Félix Vilchez, Juan C Martínez-Pastor, Sebastián García-Ramiro, Guillem Bori, Eduard Tornero, Esther García, Josep Mensa, Alex Soriano
International Journal of Artificial Organs 2011, 34 (9): 863-9

PURPOSES: To review patients with a hematogenous and early post-surgical prosthetic joint infection (PJI) due to S. aureus treated with debridement and retention of the implant and to compare their clinical characteristics and outcome.

METHODS: From January 2000 all patients with a prosthetic joint infection treated in a single-center were prospectively registered and followed-up. All potentially variables associated with outcome were recorded. For the present study, cases with a hematogenous or early post-surgical PJI due to S. aureus treated with debridement and at least 2 years of follow-up were reviewed. Cox regression model to identify factors associated with outcome were applied.

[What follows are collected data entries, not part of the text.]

==> v34 <==
Design alu_design, start of the top module:
module alu_design #(parameter W = 8)(
    input clk, rst, mode, ce, cin,
    input [1:0] inp_valid,
    input [7:0] opa, opb,
    input [3:0] cmd,
    output reg err, ov, cout, g, l, e,
    output reg [15:0] res
);
parameter INV_INP = 2'b00, OPA_VALID = 2'b01, OPB_VALID = 2'b10, OPA_AND_OPB_VALID = 2'b11;
reg [7:0] opa_p, opb_p;
reg [3:0] cmd_p;
reg [1:0] valid_p;
reg mode_p, cin_p;
reg [15:0] res_p;
reg cout_p, ov_p, g_p, l_p, e_p, err_p;
always @(posedge clk or posedge rst) begin
    if (rst) begin
        opa_p <= 0;
        opb_p <= 0;
        cmd_p <= 0;
        valid_p <= 0;
        cin_p <= 0;
        mode_p <= 0;
    end else if (ce) begin
        opa_p <= opa;
        opb_p <= opb;
        cmd_p <= cmd;
        valid_p <= inp_valid;
        cin_p <= cin;
        mode_p <= mode;
    end
end
always @(*) begin
    res_p = 0;
    err_p = 0;
    cout_p = 0;
    ov_p = 0;
    g_p = 0;
    l_p = 0;
    e_p = 0;
    if (ce) begin
        if (mode_p == 1) begin
            case (valid_p)
                INV_INP: begin
                    res_p = 0;
                    err_p = 1;
                end
                OPA_VALID: begin
                    case (cmd_p)
                        4'b0100: begin
                            res_p = opa_p + 1;
                            cout_p = res_p[8];
                        end
                        4'b0101: begin
                            res_p = opa_p - 1;
                            ov_p = res_p[8];
                        end
                        default: err_p = 1;
                    endcase
                end
                OPB_VALID: begin
                    case (cmd_p)
                        4'b0110: begin
                            res_p = opb_p + 1;
                            cout_p = res_p[8];
                        end
                        4'b0111: begin
                            res_p = opb_p - 1;
                            ov_p = res_p[8];
                        end
                        default: err_p = 1;
                    endcase
                end
                OPA_AND_OPB_VALID: begin
  ...
make LEC_CHECK=0 CAP_MARGIN=20 CORE_MARGIN=2 CORE_UTILIZATION=65 HOLD_SLACK_MARGIN=0.29 PLACE_DENSITY_LB_ADDON=0.0 SETUP_SLACK_MARGIN=1.63 SLEW_MARGIN=20 TNS_END_PERCENT=5 finish   # period 5.71 ns
run.sh (not shown) runs the stock make flow with config.mk's settings and CLKGATE_MAP_FILE=.
==> v1: changes against v34 <==
- CORE_UTILIZATION: 65 -> 40
- CTS_CLUSTER_DIAMETER: not set -> 238
- HOLD_SLACK_MARGIN: 0.29 -> not set
- PLACE_DENSITY_LB_ADDON: 0.0 -> 0.09
- SETUP_SLACK_MARGIN: 1.63 -> not set
- TNS_END_PERCENT: 5 -> not set
==> flow/constraint.sdc (replaced) <==
create_clock -name core_clock -period 7.0 [get_ports {clk}]
set_input_delay 1.4000 -clock core_clock [delete_from_list [all_inputs] [get_ports {clk}]]
set_output_delay 1.4000 -clock core_clock [all_outputs]
set_load 0.01 [all_outputs]
==> v5: changes against v34 <==
- CAP_MARGIN: 20 -> 10
- CORE_ASPECT_RATIO: not set -> 0.86
- CTS_CLUSTER_DIAMETER: not set -> 49
- CTS_CLUSTER_SIZE: not set -> 80
- GPL_TIMING_DRIVEN: not set -> 1
- HOLD_SLACK_MARGIN: 0.29 -> not set
- MAX_ROUTING_LAYER: not set -> met5
- MIN_ROUTING_LAYER: not set -> met1
- PLACE_DENSITY_LB_ADDON: 0.0 -> 0.04
- SETUP_SLACK_MARGIN: 1.63 -> -0.16
- TNS_END_PERCENT: 5 -> not set
==> flow/constraint.sdc (replaced) <==
create_clock -name core_clock -period 4.93 [get_ports {clk}]
set_input_delay 0.9860 -clock core_clock [delete_from_list [all_inputs] [get_ports {clk}]]
set_output_delay 0.9860 -clock core_clock [all_outputs]
set_load 0.01 [all_outputs]
==> summary of the runs <==
- Clock power is about the same in v1 and v34.
- In v34 the count of clock-buffer cells in the layout is lower than in v1, by 1.
- v1 ran to the end with no violations. v34 finished clean. v5 finished with setup timing left.
- Sequential share of layout area: v34 is lower than v1 (0.34 points).
- The lowest worst setup slack belongs to v5, the highest to v1.
- Of v34 and v1, v34 has the higher non-clock buffer count (gap 53).

* * *

==> 04-13 <==
==> flow/design.v <==
module alu_design #(parameter W = 8)(
    input clk, rst, mode, ce, cin,
    input [1:0] inp_valid,
    input [7:0] opa, opb,
    input [3:0] cmd,
    output reg err, ov, cout, g, l, e,
    output reg [15:0] res
);
parameter INV_INP = 2'b00, OPA_VALID = 2'b01, OPB_VALID = 2'b10, OPA_AND_OPB_VALID = 2'b11;
reg [7:0] opa_p, opb_p;
reg [3:0] cmd_p;
reg [1:0] valid_p;
reg mode_p, cin_p;
reg [15:0] res_p;
reg cout_p, ov_p, g_p, l_p, e_p, err_p;
always @(posedge clk or posedge rst) begin
    if (rst) begin
        opa_p <= 0;
        opb_p <= 0;
        cmd_p <= 0;
        valid_p <= 0;
        cin_p <= 0;
        mode_p <= 0;
    end else if (ce) begin
        opa_p <= opa;
        opb_p <= opb;
        cmd_p <= cmd;
        valid_p <= inp_valid;
        cin_p <= cin;
        mode_p <= mode;
    end
end
always @(*) begin
    res_p = 0;
    err_p = 0;
    cout_p = 0;
    ov_p = 0;
    g_p = 0;
    l_p = 0;
    e_p = 0;
    if (ce) begin
        if (mode_p == 1) begin
            case (valid_p)
                INV_INP: begin
                    res_p = 0;
                    err_p = 1;
                end
                OPA_VALID: begin
                    case (cmd_p)
                        4'b0100: begin
                            res_p = opa_p + 1;
                            cout_p = res_p[8];
                        end
                        4'b0101: begin
                            res_p = opa_p - 1;
                            ov_p = res_p[8];
                        end
                        default: err_p = 1;
                    endcase
                end
                OPB_VALID: begin
                    case (cmd_p)
                        4'b0110: begin
                            res_p = opb_p + 1;
                            cout_p = res_p[8];
                        end
                        4'b0111: begin
                            res_p = opb_p - 1;
                            ov_p = res_p[8];
                        end
                        default: err_p = 1;
                    endcase
                end
                OPA_AND_OPB_VALID: begin
                    case (cmd_p)
                        4'b0000: begin
                            res_p = opa_p + opb_p;
                            cout_p = res_p[8];
                        end
                        4'b0001: begin
                            res_p = opa_p - opb_p;
                            ov_p = res_p[8];
                        end
                        4'b0010: begin
                            res_p = opa_p + opb_p + cin_p;
                            cout_p = res_p[8];
                        end
                        4'b0011: begin
                            res_p = opa_p - opb_p - cin_p;
                            ov_p = res_p[8];
                        end
                        4'b1000: begin
                            g_p = (opa_p > opb_p);
                            l_p = (opa_p < opb_p);
                            e_p = (opa_p == opb_p);
                        end
                        4'b1001: begin
                            res_p = (opa_p + 1) * (opb_p + 1);
                        end
                        4'b1010: begin
                            res_p = (opa_p << 1) * opb_p;
                        end
                        4'b1011: begin
                            res_p = $signed(opa_p) + $signed(opb_p);
                            ov_p = (($signed(opa_p) > 0) && ($signed(opb_p) > 0) && ($signed(res_p[7:0]) < 0)) ||
                                   (($signed(opa_p) < 0) && ($signed(opb_p) < 0) && ($signed(res_p[7:0]) > 0));
                        end
                        4'b1100: begin
                            res_p = $signed(opa_p) - $signed(opb_p);
                            ov_p = (($signed(opa_p) > 0) && ($signed(opb_p) < 0) && ($signed(res_p[7:0]) < 0)) ||
                                   (($signed(opa_p) < 0) && ($signed(opb_p) > 0) && ($signed(res_p[7:0]) > 0));
                        end
                        default: err_p = 1;
                    endcase
                end
                default: err_p = 1;
            endcase
        end else begin
            case (valid_p)
                INV_INP: begin
                    res_p = 0;
                    err_p = 1;
                end
                OPA_VALID: begin
                    case (cmd_p)
                        4'b0110: res_p = ~opa_p;
                        4'b1000: res_p = opa_p >> 1;
                        4'b1001: res_p = opa_p << 1;
                        default: err_p = 1;
                    endcase
                end
                OPB_VALID: begin
                    case (cmd_p)
                        4'b0111: res_p = ~opb_p;
                        4'b1010: res_p = opb_p >> 1;
                        4'b1011: res_p = opb_p << 1;
                        default: err_p = 1;
                    endcase
                end
                OPA_AND_OPB_VALID: begin
                    case (cmd_p)
                        4'b0000: res_p = opa_p & opb_p;
                        4'b0010: res_p = opa_p | opb_p;
                        4'b0001: res_p = ~(opa_p & opb_p);
                        4'b0011: res_p = ~(opa_p | opb_p);
                        4'b0100: res_p = opa_p ^ opb_p;
                        4'b0101: res_p = ~(opa_p ^ opb_p);
                        4'b1100: begin
                            if (|opb_p[7:4]) err_p = 1;
                            else res_p = (opa_p << opb_p[2:0]) | (opa_p >> (8 - opb_p[2:0]));
                        end
                        4'b1101: begin
                            if (|opb_p[7:4]) err_p = 1;
                            else res_p = (opa_p >> opb_p[2:0]) | (opa_p << (8 - opb_p[2:0]));
                        end
                        default: err_p = 1;
                    endcase
                end
                default: err_p = 1;
            endcase
        end
    end
end
always @(posedge clk or posedge rst) begin
    if (rst) begin
        res <= 0;
        cout <= 0;
        ov <= 0;
        g <= 0;
        l <= 0;
        e <= 0;
        err <= 0;
    end else if (ce) begin
        res <= res_p;
        cout <= cout_p;
        ov <= ov_p;
        g <= g_p;
        l <= l_p;
        e <= e_p;
        err <= err_p;
    end
end
endmodule
==> flow/run.sh <==
#!/bin/bash
# the make line also repeats each setting of config.mk as NAME=value (left out here)
make -C /OpenROAD-flow-scripts/flow DESIGN_CONFIG=/design/flow/config.mk WORK_HOME=/design/flow/orfs CLKGATE_MAP_FILE= finish
==> flow/config.mk <==
export PLATFORM = sky130hd
export DESIGN_NAME = alu_design
export DESIGN_NICKNAME = alu_design
export VERILOG_FILES = /design/flow/design.v
export SDC_FILE = /design/flow/constraint.sdc
export NUM_CORES = 4
export LEC_CHECK = 0
export ABC_AREA = 1
export CAP_MARGIN = 20
export CORE_ASPECT_RATIO = 1.87
export CORE_MARGIN = 2
export CORE_UTILIZATION = 72
export CTS_CLUSTER_DIAMETER = 391
export CTS_CLUSTER_SIZE = 99
export SETUP_SLACK_MARGIN = -0.17
export SLEW_MARGIN = 20
export TNS_END_PERCENT = 5
==> flow/constraint.sdc <==
create_clock -name core_clock -period 2.15 [get_ports {clk}]
set_input_delay 0.4300 -clock core_clock [delete_from_list [all_inputs] [get_ports {clk}]]
set_output_delay 0.4300 -clock core_clock [all_outputs]
set_load 0.01 [all_outputs]
==> inputs of 04-23, as changes to 04-13 <==
- ABC_AREA: 1 -> unset
- CORE_ASPECT_RATIO: 1.87 -> unset
- CORE_UTILIZATION: 72 -> 65
- CTS_CLUSTER_DIAMETER: 391 -> 35
- CTS_CLUSTER_SIZE: 99 -> unset
- SETUP_SLACK_MARGIN: -0.17 -> -0.39
- TNS_END_PERCENT: 5 -> unset
==> flow/constraint.sdc (replaced) <==
create_clock -name core_clock -period 5.07 [get_ports {clk}]
set_input_delay 1.0140 -clock core_clock [delete_from_list [all_inputs] [get_ports {clk}]]
set_output_delay 1.0140 -clock core_clock [all_outputs]
set_load 0.01 [all_outputs]
==> inputs of 03-02, as changes to 04-13 <==
- ABC_AREA: 1 -> unset
- CELL_PAD_IN_SITES_GLOBAL_PLACEMENT: unset -> 3
- CORE_ASPECT_RATIO: 1.87 -> 1.71
- CORE_MARGIN: 2 -> 4
- CORE_UTILIZATION: 72 -> 40
- CTS_CLUSTER_DIAMETER: 391 -> 395
- CTS_CLUSTER_SIZE: 99 -> 26
- GPL_TIMING_DRIVEN: unset -> 0
- SETUP_SLACK_MARGIN: -0.17 -> unset
- TNS_END_PERCENT: 5 -> unset
==> flow/constraint.sdc (replaced) <==
create_clock -name core_clock -period 7.0 [get_ports {clk}]
set_input_delay 1.4000 -clock core_clock [delete_from_list [all_inputs] [get_ports {clk}]]
set_output_delay 1.4000 -clock core_clock [all_outputs]
set_load 0.01 [all_outputs]
==> changes_impl.md <==
### Physical design

* Die Width at between 90 and 100 µm
* Adder-cell share of the synthesized area at 0.2698
* Core area at 14,880 µm²
* Chip area at 16,360 µm²
* Err: [ERROR DPL-0033] detailed placement checks failed during check placement.
* Die H at 173.2 µm
* Last stage reached: 4_1_cts
* Run status: stopped before the end
* Synth top cell by count: nand2_1
* Setup slack at placement at -3.179 ns
* Post-synth top area cell: nand2_1
(the above is from 04-13)
==> changes_impl.md <==
### Metrics

* Blocking Checks: setup timing
* Final Setup Violations at 9
* Setup slack after layout at -0.4180 ns
* Adder-cell share of the synthesized area at 0.2682
* Run status: complete, but fails checks
* Chip area at approximately 18,000 µm²
(the above is from 04-23)
==> changes_impl.md <==
### Metrics

* Post-synth top area cell: fa_1
* Chip area at 30,530 µm²
* Core area at 27,280 µm²
* Adder-cell share of the synthesized area at 0.2682
* Run status: finished clean
* Synth top cell by count: nor2_1
* Setup slack at placement at -2.068 ns
(the above is from 03-02)
Power and IR drop assume default switching activity.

RESULTS: 12 hematogenous and 53 early post-surgical PJI due to S. aureus were included. Number of patients presenting with fever, leucocyte count, C-reactive protein concentration, and the number of bacteremic patients were significantly higher in hematogenous infections while the number of polymicrobial infections was lower in hematogenous than in early post-surgical infections. The global failure rate in hematogenous and early post-surgical PJI was 58.7% and 24.5%, respectively (p=0.02). The Cox regression model identified hematogenous infections (OR: 2.57, CI95%: 1.02-6.51, p=0.04) and the need of a second debridement (OR: 4.61, CI95%: 1.86-11.4, p=0.001) as independent predictors of failure.

CONCLUSION: Hematogenous infections were monomicrobial and had more severe symptoms and signs of infection than early post-surgical PJI. Hematogenous PJI due to S. aureus, using debridement with implant retention, had a worse outcome than early post-surgical infections.